Campbell was a collector or dental implements and an historian of dentistry. After their marriage, Margaret became his partner in this interest, and maintained it even after his death. She died in 1990.

Her uncle was the Scottish agriculturalist Douglas Alston Gilchrist.

== Awards and honours ==

In 1977, she was awarded an honorary Fellowship of the Faculty of Dental Surgery of the Royal College of Surgeons for her work on the history of dentistry.
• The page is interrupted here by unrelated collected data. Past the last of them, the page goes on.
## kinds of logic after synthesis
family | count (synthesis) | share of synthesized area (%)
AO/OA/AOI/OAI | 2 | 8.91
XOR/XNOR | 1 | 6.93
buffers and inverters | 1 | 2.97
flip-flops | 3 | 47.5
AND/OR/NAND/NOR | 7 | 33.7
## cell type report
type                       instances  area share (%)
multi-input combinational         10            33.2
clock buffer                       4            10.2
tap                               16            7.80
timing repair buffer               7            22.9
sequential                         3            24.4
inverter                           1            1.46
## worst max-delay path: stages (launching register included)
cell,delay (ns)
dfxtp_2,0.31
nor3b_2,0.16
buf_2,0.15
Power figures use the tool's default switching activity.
She was the first woman to receive this honour.

She was also made a fellow of the Royal College of Surgeons of Edinburgh.

== Selected works ==
The following works are available in the archives of University of Dundee, University of Glasgow and the Mitchell Library, Glasgow.

- History of dentistry
- Advertisements with dates by practitioners who treated the poor gratis ... 1709-1850
- Dentists mentioned in Glasgow directories 1803-1850
- Pandora's box - the other side of the coin
- Aspects of dental history, Glasgow Dental Hospital centenary, 1879-1979
- Alexander Shiels, charlatan or genius?

- History of women's medical education and practice
- Some Recollections of University and Early Days in Practice, 1912-1920
- The First World War: A House Surgeon Remembers
- Some Early Recollections of the Queen Margaret Medical School
- Three Scottish Women's Hospitals from their foundation until 1948
- The History of North Park House
- Redlands Hospital for Women, Glasgow women's private hospital, 1902–48

- Women's rights
- A Right to Vote - Address given on the occasion of the opening of the exhibition "A Right to vote" at the People's Palace on 9 September 1978

- Correspondence and papers
- Correspondence and Papers relating to Emily Thomson

A collection of her papers is held by Archive Services at the University of Dundee.